76β versus Hut 8 Corp. 's 4. 73β — meaning HUT is approximately 71% more volatile than DGNX relative to the S&P 500. On balance sheet safety, Diginex Limited (DGNX) carries a lower debt/equity ratio of 5% versus 105% for Marathon Digital Holdings, Inc. — giving it more financial flexibility in a downturn.
04Which is growing faster — DGNX or HUT or COIN or MARA?
By revenue growth (latest reported year), Diginex Limited (DGNX) is pulling ahead at 57.
0% versus -90. 7% for Hut 8 Corp. (HUT).
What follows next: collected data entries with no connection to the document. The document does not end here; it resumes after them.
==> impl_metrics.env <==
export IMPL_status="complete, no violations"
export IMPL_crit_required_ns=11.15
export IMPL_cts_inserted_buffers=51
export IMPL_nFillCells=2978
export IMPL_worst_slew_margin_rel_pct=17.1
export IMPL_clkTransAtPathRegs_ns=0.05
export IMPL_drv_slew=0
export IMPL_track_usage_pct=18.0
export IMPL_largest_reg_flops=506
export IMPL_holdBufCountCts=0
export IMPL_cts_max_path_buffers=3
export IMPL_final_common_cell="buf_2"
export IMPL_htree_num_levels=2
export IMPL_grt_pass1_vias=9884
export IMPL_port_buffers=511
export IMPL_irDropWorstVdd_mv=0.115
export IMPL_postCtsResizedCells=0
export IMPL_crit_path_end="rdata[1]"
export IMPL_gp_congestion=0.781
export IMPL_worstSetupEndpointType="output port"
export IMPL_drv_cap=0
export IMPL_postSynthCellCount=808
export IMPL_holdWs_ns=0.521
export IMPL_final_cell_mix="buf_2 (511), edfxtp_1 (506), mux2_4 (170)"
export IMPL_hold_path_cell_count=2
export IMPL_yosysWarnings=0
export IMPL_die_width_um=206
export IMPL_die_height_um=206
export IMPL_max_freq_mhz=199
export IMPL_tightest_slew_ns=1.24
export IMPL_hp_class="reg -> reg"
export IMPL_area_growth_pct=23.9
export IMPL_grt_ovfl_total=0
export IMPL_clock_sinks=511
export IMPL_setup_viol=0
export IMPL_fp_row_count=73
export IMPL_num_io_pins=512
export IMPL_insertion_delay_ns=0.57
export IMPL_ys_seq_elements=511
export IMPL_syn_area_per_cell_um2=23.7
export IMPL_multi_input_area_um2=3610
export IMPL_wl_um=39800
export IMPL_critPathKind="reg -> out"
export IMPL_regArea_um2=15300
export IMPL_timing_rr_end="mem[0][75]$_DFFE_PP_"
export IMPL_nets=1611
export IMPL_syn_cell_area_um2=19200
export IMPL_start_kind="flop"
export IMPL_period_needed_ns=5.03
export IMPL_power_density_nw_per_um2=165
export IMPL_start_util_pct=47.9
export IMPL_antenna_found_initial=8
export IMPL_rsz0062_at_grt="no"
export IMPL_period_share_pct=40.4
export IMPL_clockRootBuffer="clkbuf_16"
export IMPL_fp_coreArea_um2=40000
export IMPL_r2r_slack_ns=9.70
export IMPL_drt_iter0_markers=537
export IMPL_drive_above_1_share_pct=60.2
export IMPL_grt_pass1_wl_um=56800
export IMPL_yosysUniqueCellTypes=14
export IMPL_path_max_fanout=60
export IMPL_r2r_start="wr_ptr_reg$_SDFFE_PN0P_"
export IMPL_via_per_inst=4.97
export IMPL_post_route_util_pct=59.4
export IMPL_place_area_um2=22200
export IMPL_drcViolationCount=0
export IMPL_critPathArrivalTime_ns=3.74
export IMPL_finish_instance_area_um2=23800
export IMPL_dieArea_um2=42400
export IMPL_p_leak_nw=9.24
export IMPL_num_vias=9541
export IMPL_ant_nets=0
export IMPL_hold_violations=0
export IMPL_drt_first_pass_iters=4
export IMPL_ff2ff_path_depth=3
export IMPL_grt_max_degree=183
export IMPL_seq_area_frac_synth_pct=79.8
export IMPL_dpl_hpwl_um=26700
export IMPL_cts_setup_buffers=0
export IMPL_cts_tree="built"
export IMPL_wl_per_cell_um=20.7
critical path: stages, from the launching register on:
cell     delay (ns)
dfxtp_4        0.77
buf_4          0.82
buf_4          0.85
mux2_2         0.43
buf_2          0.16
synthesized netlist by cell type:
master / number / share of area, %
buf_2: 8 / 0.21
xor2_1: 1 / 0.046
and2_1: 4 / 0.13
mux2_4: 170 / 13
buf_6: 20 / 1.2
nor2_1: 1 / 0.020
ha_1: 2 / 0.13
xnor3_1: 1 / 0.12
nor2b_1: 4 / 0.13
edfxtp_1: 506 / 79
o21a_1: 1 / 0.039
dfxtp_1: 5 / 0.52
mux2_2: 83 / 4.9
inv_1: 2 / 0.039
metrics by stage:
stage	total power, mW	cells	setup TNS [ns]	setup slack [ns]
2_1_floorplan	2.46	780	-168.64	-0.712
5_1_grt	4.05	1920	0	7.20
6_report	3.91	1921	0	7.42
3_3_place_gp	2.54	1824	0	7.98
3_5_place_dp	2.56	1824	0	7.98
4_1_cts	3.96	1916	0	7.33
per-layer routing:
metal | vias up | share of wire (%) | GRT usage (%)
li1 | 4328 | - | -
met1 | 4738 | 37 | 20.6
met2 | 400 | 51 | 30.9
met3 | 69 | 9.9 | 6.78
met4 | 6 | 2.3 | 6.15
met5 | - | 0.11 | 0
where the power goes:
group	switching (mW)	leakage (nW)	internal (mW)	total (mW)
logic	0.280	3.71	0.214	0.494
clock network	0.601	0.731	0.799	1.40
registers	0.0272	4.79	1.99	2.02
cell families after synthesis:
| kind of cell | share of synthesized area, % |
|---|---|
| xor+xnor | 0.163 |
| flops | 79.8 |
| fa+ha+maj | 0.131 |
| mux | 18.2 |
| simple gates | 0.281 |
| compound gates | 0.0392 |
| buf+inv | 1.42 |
On earnings-per-share growth, the picture is similar: Coinbase Global, Inc. grew EPS -53. 1% year-over-year, compared to -314. 5% for Marathon Digital Holdings, Inc.. Higher growth typically commands a higher valuation multiple — check whether the premium P/E or P/S is justified by the growth rate using the PEG ratio.
05Which has better profit margins — DGNX or HUT or COIN or MARA?
Coinbase Global, Inc.
(COIN) is the more profitable company, earning 17. 6% net margin versus -1499. 6% for Hut 8 Corp. — meaning it keeps 17. 6% of every revenue dollar as bottom-line profit. Operating margin tells a similar story: COIN leads at 20. 0% versus -21. 0% for HUT. At the gross margin level — before operating expenses — DGNX leads at 100. 0%, reflecting greater pricing power or product mix advantage. Stronger margins indicate durable pricing power, lower cost of revenue, or higher mix of software/services. They are one of the clearest signs of business quality.
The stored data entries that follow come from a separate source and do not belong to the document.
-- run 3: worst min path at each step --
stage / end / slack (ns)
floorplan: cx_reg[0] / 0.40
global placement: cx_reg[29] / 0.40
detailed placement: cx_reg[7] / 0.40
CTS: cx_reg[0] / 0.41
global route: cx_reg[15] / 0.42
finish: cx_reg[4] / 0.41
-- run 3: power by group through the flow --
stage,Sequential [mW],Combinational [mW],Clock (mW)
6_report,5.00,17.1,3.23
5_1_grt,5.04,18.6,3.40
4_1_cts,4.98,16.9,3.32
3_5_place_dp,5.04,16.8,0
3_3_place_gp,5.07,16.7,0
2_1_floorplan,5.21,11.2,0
--- src/hdl/e2c_pkg.sv ---
`default_nettype none

package e2c_pkg;

  // Pipeline depth: one register stage per entry
  localparam int NUM_STAGES = 8;

  // Seconds to days: t / 86400 = (t >> 7) / 675
  localparam logic [25:0] DAY_RECIP = 26'd50903316;  // floor(2^35 / 675)
  localparam logic [9:0]  DAY_DIV   = 10'd675;

  // Day count rebased to 1968-01-01, the head of a four-year leap cycle
  localparam logic [15:0] EPOCH_TO_1968 = 16'd731;
  // Days from the epoch to 2100-03-01; from there on a phantom Feb 29 is inserted
  localparam logic [15:0] MAR_2100      = 16'd47541;
  localparam logic [15:0] QUAD_RECIP    = 16'd45934;  // ceil(2^26 / 1461)
  localparam logic [10:0] QUAD_DAYS     = 11'd1461;
  localparam logic [11:0] BASE_YEAR     = 12'd1968;

  // Starts of the second, third and fourth year inside a four-year cycle
  localparam logic [10:0] YEAR1_START = 11'd366;
  localparam logic [10:0] YEAR2_START = 11'd731;
  localparam logic [10:0] YEAR3_START = 11'd1096;

  // Reciprocals for small constant divides
  localparam logic [14:0] RECIP_15 = 15'd17477;  // ceil(2^18 / 15)
  localparam logic [16:0] RECIP_7  = 17'd74899;  // ceil(2^19 / 7)

  // The epoch fell on a Thursday
  localparam logic [2:0] EPOCH_WEEKDAY = 3'd4;

  typedef logic [8:0] doy_t;
  typedef logic [3:0] mon_idx_t;

  // First day of each month within a common year, zero based
  localparam doy_t MONTH_START [12] = '{
    9'd0, 9'd31, 9'd59, 9'd90, 9'd120, 9'd151,
    9'd181, 9'd212, 9'd243, 9'd273, 9'd304, 9'd334
  };

  // First day of a month; months past February shift by one in a leap year
  function automatic doy_t month_start(input mon_idx_t idx, input logic leap);
    doy_t base;
    base = '0;
    if (idx < 4'd12) begin
      base = MONTH_START[idx];
    end
    if (leap && (idx >= 4'd2)) begin
      base = base + 9'd1;
    end
    return base;
  endfunction

  // Per-stage load enables and occupancy of the pipeline
  typedef struct packed {
    logic [NUM_STAGES-1:0] en;
    logic [NUM_STAGES-1:0] valid;
  } flow_t;

endpackage

`default_nettype wire

--- src/hdl/epoch_seconds_to_calendar_unit.sv ---
`default_nettype none

// Epoch seconds to calendar date and time of day.
//
// Input channel: in_valid / in_stall with in_epoch_seconds, an unsigned count
// of seconds since 1970-01-01 00:00:00. Output channel: out_valid / out_stall
// with year, month, day of month, hour, minute, second and weekday
// (0 = Sunday). A transfer happens on a clock edge where valid is high and
// stall is low. Every input transfer yields exactly one output transfer, in order.
//
// out_valid rises once an input transfer has moved through register stages 0
// to 7. The eight register stages each hold one item, so one item per cycle
// is sustained while out_stall is low; the per-stage load enables let bubbles
// close up while the output is held.
// When out_stall holds a result, earlier stages keep filling; in_stall rises
// only once all eight stages hold items.
//
// Reset (rst_n low, synchronous) empties the pipeline; items in flight are
// dropped and out_valid is low on the next cycle.
module epoch_seconds_to_calendar_unit (
  input  wire logic        clk,
  input  wire logic        rst_n,
  input  wire logic        in_valid,
  output logic             in_stall,
  input  wire logic [31:0] in_epoch_seconds,
  output logic             out_valid,
  input  wire logic        out_stall,
  output logic [11:0]      out_year,
  output logic [3:0]       out_month,
  output logic [4:0]       out_day_of_month,
  output logic [4:0]       out_hour,
  output logic [5:0]       out_minute,
  output logic [5:0]       out_second,
  output logic [2:0]       out_weekday
);

  localparam int N = e2c_pkg::NUM_STAGES;

  e2c_pkg::flow_t flow;

  e2c_flow u_flow (
    .clk       (clk),
    .rst_n     (rst_n),
    .in_valid  (in_valid),
    .out_stall (out_stall),
    .flow      (flow)
  );

  assign in_stall  = !flow.en[0];
  assign out_valid = flow.valid[N-1];

  // Stage 0: estimate of whole days, exact or one low
  logic [50:0] day_prod;
  logic [31:0] s0_secs_r;
  logic [15:0] s0_est_r;

  assign day_prod = {26'd0, in_epoch_seconds[31:7]} * {25'd0, e2c_pkg::DAY_RECIP};

  always_ff @(posedge clk) begin
    if (flow.en[0]) begin
      s0_secs_r <= in_epoch_seconds;
      s0_est_r  <= day_prod[50:35];
    end
  end

  // Stage 1: multiply the estimate back
  logic [25:0] s1_back_r;
  logic [31:0] s1_secs_r;
  logic [15:0] s1_est_r;

  always_ff @(posedge clk) begin
    if (flow.en[1]) begin
      s1_secs_r <= s0_secs_r;
      s1_est_r  <= s0_est_r;
      s1_back_r <= {10'd0, s0_est_r} * {16'd0, e2c_pkg::DAY_DIV};
    end
  end

  // Stage 2: correct the day count and form the seconds of the day
  logic [25:0] day_rem;
  logic [10:0] day_rem_lo;
  logic        day_fix;
  logic [10:0] day_rem_fix;
  logic [15:0] s2_days_r;
  logic [16:0] s2_sod_r;

  assign day_rem     = {1'b0, s1_secs_r[31:7]} - s1_back_r;
  assign day_rem_lo  = day_rem[10:0];
  assign day_fix     = day_rem_lo >= {1'b0, e2c_pkg::DAY_DIV};
  assign day_rem_fix = day_fix ? (day_rem_lo - {1'b0, e2c_pkg::DAY_DIV}) : day_rem_lo;

  always_ff @(posedge clk) begin
    if (flow.en[2]) begin
      s2_days_r <= s1_est_r + {15'd0, day_fix};
      s2_sod_r  <= {day_rem_fix[9:0], s1_secs_r[6:0]};
    end
  end

  // Stage 3: four-year cycle, minute of the day and week quotients
  logic [15:0] shift_days;
  logic [31:0] quad_prod;
  logic [29:0] min_prod;
  logic [15:0] wk_days;
  logic [32:0] wk_prod;
  logic [15:0] s3_shift_r;
  logic [5:0]  s3_cyc_r;
  logic [10:0] s3_mod_r;
  logic [16:0] s3_sod_r;
  logic [15:0] s3_wk_r;
  logic [12:0] s3_wq_r;

  // Insert a phantom Feb 29 for dates from March 2100 on, keeping cycles uniform
  assign shift_days = s2_days_r + e2c_pkg::EPOCH_TO_1968
                    + {15'd0, (s2_days_r >= e2c_pkg::MAR_2100)};
  assign quad_prod  = {16'd0, shift_days} * {16'd0, e2c_pkg::QUAD_RECIP};
  assign min_prod   = {15'd0, s2_sod_r[16:2]} * {15'd0, e2c_pkg::RECIP_15};
  assign wk_days    = s2_days_r + {13'd0, e2c_pkg::EPOCH_WEEKDAY};
  assign wk_prod    = {17'd0, wk_days} * {16'd0, e2c_pkg::RECIP_7};

  always_ff @(posedge clk) begin
    if (flow.en[3]) begin
      s3_shift_r <= shift_days;
      s3_cyc_r   <= quad_prod[31:26];
      s3_mod_r   <= min_prod[28:18];
      s3_sod_r   <= s2_sod_r;
      s3_wk_r    <= wk_days;
      s3_wq_r    <= wk_prod[31:19];
    end
  end

  // Stage 4: remainders of the day in cycle, second and weekday
  logic [15:0] quad_base;
  logic [15:0] quad_rem;
  logic [16:0] min_base;
  logic [16:0] sec_diff;
  logic [15:0] wk_base;
  logic [15:0] wk_diff;
  logic [10:0] s4_rem_r;
  logic [5:0]  s4_cyc_r;
  logic [10:0] s4_mod_r;
  logic [5:0]  s4_sec_r;
  logic [2:0]  s4_wday_r;

  assign quad_base = {10'd0, s3_cyc_r} * {5'd0, e2c_pkg::QUAD_DAYS};
  assign quad_rem  = s3_shift_r - quad_base;
  assign min_base  = {s3_mod_r, 6'd0} - {4'd0, s3_mod_r, 2'd0};
  assign sec_diff  = s3_sod_r - min_base;
  assign wk_base   = {s3_wq_r, 3'd0} - {3'd0, s3_wq_r};
  assign wk_diff   = s3_wk_r - wk_base;

  always_ff @(posedge clk) begin
    if (flow.en[4]) begin
      s4_rem_r  <= quad_rem[10:0];
      s4_cyc_r  <= s3_cyc_r;
      s4_mod_r  <= s3_mod_r;
      s4_sec_r  <= sec_diff[5:0];
      s4_wday_r <= wk_diff[2:0];
    end
  end

  // Stage 5: year within the cycle, day of year, hour
  logic [1:0]  yoff;
  logic [10:0] year_base;
  logic [10:0] doy_full;
  logic [23:0] hr_prod;
  logic [1:0]  s5_yoff_r;
  e2c_pkg::doy_t s5_doy_r;
  logic [5:0]  s5_cyc_r;
  logic [4:0]  s5_hour_r;
  logic [10:0] s5_mod_r;
  logic [5:0]  s5_sec_r;
  logic [2:0]  s5_wday_r;

  // The leap year leads each cycle
  always_comb begin
    if (s4_rem_r < e2c_pkg::YEAR1_START) begin
      yoff      = 2'd0;
      year_base = '0;
    end else if (s4_rem_r < e2c_pkg::YEAR2_START) begin
      yoff      = 2'd1;
      year_base = e2c_pkg::YEAR1_START;
    end else if (s4_rem_r < e2c_pkg::YEAR3_START) begin
      yoff      = 2'd2;
      year_base = e2c_pkg::YEAR2_START;
    end else begin
      yoff      = 2'd3;
      year_base = e2c_pkg::YEAR3_START;
    end
  end

  assign doy_full = s4_rem_r - year_base;
  assign hr_prod  = {15'd0, s4_mod_r[10:2]} * {9'd0, e2c_pkg::RECIP_15};

  always_ff @(posedge clk) begin
    if (flow.en[5]) begin
      s5_yoff_r <= yoff;
      s5_doy_r  <= doy_full[8:0];
      s5_cyc_r  <= s4_cyc_r;
      s5_hour_r <= hr_prod[22:18];
      s5_mod_r  <= s4_mod_r;
      s5_sec_r  <= s4_sec_r;
      s5_wday_r <= s4_wday_r;
    end
  end

  // Stage 6: year number, month index, minute
  logic              leap;
  e2c_pkg::mon_idx_t mon_cnt;
  logic [10:0]       hr_base;
  logic [10:0]       min_diff;
  logic [11:0]       s6_year_r;
  logic              s6_leap_r;
  e2c_pkg::mon_idx_t s6_mon_r;
  e2c_pkg::doy_t     s6_doy_r;
  logic [4:0]        s6_hour_r;
  logic [5:0]        s6_min_r;
  logic [5:0]        s6_sec_r;
  logic [2:0]        s6_wday_r;

  assign leap = (s5_yoff_r == 2'd0);

  // Count month starts at or before the day of year
  always_comb begin
    mon_cnt = '0;
    for (int m = 1; m < 12; m++) begin
      if (s5_doy_r >= e2c_pkg::month_start(4'(m), leap)) begin
        mon_cnt = mon_cnt + 4'd1;
      end
    end
  end

  assign hr_base  = {s5_hour_r, 6'd0} - {4'd0, s5_hour_r, 2'd0};
  assign min_diff = s5_mod_r - hr_base;

  always_ff @(posedge clk) begin
    if (flow.en[6]) begin
      s6_year_r <= e2c_pkg::BASE_YEAR + {4'd0, s5_cyc_r, 2'd0} + {10'd0, s5_yoff_r};
      s6_leap_r <= leap;
      s6_mon_r  <= mon_cnt;
      s6_doy_r  <= s5_doy_r;
      s6_hour_r <= s5_hour_r;
      s6_min_r  <= min_diff[5:0];
      s6_sec_r  <= s5_sec_r;
      s6_wday_r <= s5_wday_r;
    end
  end

  // Stage 7: output register with month and day of month
  e2c_pkg::doy_t day_diff;
  logic [11:0]   out_year_r;
  logic [3:0]    out_month_r;
  logic [4:0]    out_day_r;
  logic [4:0]    out_hour_r;
  logic [5:0]    out_minute_r;
  logic [5:0]    out_second_r;
  logic [2:0]    out_weekday_r;

  assign day_diff = s6_doy_r - e2c_pkg::month_start(s6_mon_r, s6_leap_r) + 9'd1;

  always_ff @(posedge clk) begin
    if (flow.en[7]) begin
      out_year_r    <= s6_year_r;
      out_month_r   <= s6_mon_r + 4'd1;
      out_day_r     <= day_diff[4:0];
      out_hour_r    <= s6_hour_r;
      out_minute_r  <= s6_min_r;
      out_second_r  <= s6_sec_r;
      out_weekday_r <= s6_wday_r;
    end
  end

  assign out_year         = out_year_r;
  assign out_month        = out_month_r;
  assign out_day_of_month = out_day_r;
  assign out_hour         = out_hour_r;
  assign out_minute       = out_minute_r;
  assign out_second       = out_second_r;
  assign out_weekday      = out_weekday_r;

endmodule

`default_nettype wire

--- src/hdl/e2c_flow.sv ---
`default_nettype none

module e2c_flow (
  input  wire logic          clk,
  input  wire logic          rst_n,
  input  wire logic          in_valid,
  input  wire logic          out_stall,
  output e2c_pkg::flow_t     flow
);

  localparam int N = e2c_pkg::NUM_STAGES;

  logic [N-1:0] valid_r;
  logic [N-1:0] en;

  // A stage loads when it is empty or when the stage after it moves on
  always_comb begin
    en[N-1] = !valid_r[N-1] || !out_stall;
    for (int i = N - 2; i >= 0; i--) begin
      en[i] = !valid_r[i] || en[i+1];
    end
  end

  // Advance the valid bits alongside the data
  always_ff @(posedge clk) begin
    if (!rst_n) begin
      valid_r <= '0;
    end else begin
      if (en[0]) begin
        valid_r[0] <= in_valid;
      end
      for (int i = 1; i < N; i++) begin
        if (en[i]) begin
          valid_r[i] <= valid_r[i-1];
        end
      end
    end
  end

  assign flow.en    = en;
  assign flow.valid = valid_r;

endmodule

`default_nettype wire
06Is DGNX or HUT or COIN or MARA more undervalued right now?
Analyst consensus price targets imply the most upside for MARA: 24.
7% to $16. 13.
07Which pays a better dividend — DGNX or HUT or COIN or MARA?
None of the stocks in this comparison currently pay a material dividend.
All are effectively zero-yield and should be held for capital appreciation rather than income.
08Is DGNX or HUT or COIN or MARA better for a retirement portfolio?
For long-horizon retirement investors, Hut 8 Corp.
(HUT) is the stronger choice — it scores higher on the combination of lower volatility, dividend reliability, and long-term compounding (+447. 3% 10Y return). Marathon Digital Holdings, Inc. (MARA) carries a higher beta of 3. 10 — meaning larger drawdowns in market downturns, which matters significantly when you cannot wait years for a recovery. Both have compounded well over 10 years (HUT: +447. 3%, MARA: -50. 7%), confirming both are viable long-term holds — but the lower-volatility option typically results in less emotional selling during corrections. Retirement portfolios generally favour predictability over maximum returns. Consult a financial advisor before making allocation decisions.
09What are the main differences between DGNX and HUT and COIN and MARA?
These companies operate in different sectors (DGNX (Technology) and HUT (Financial Services) and COIN (Financial Services) and MARA (Financial Services)), which means they face different economic cycles, regulatory environments, and macro sensitivities — making direct comparison nuanced.
In terms of investment character: DGNX is a small-cap high-growth stock; HUT is a mid-cap quality compounder stock; COIN is a mid-cap quality compounder stock; MARA is a small-cap high-growth stock. These fundamental differences mean investors should not choose between them on a single metric — the "better stock" depends entirely on which of these characteristics aligns with your investment strategy.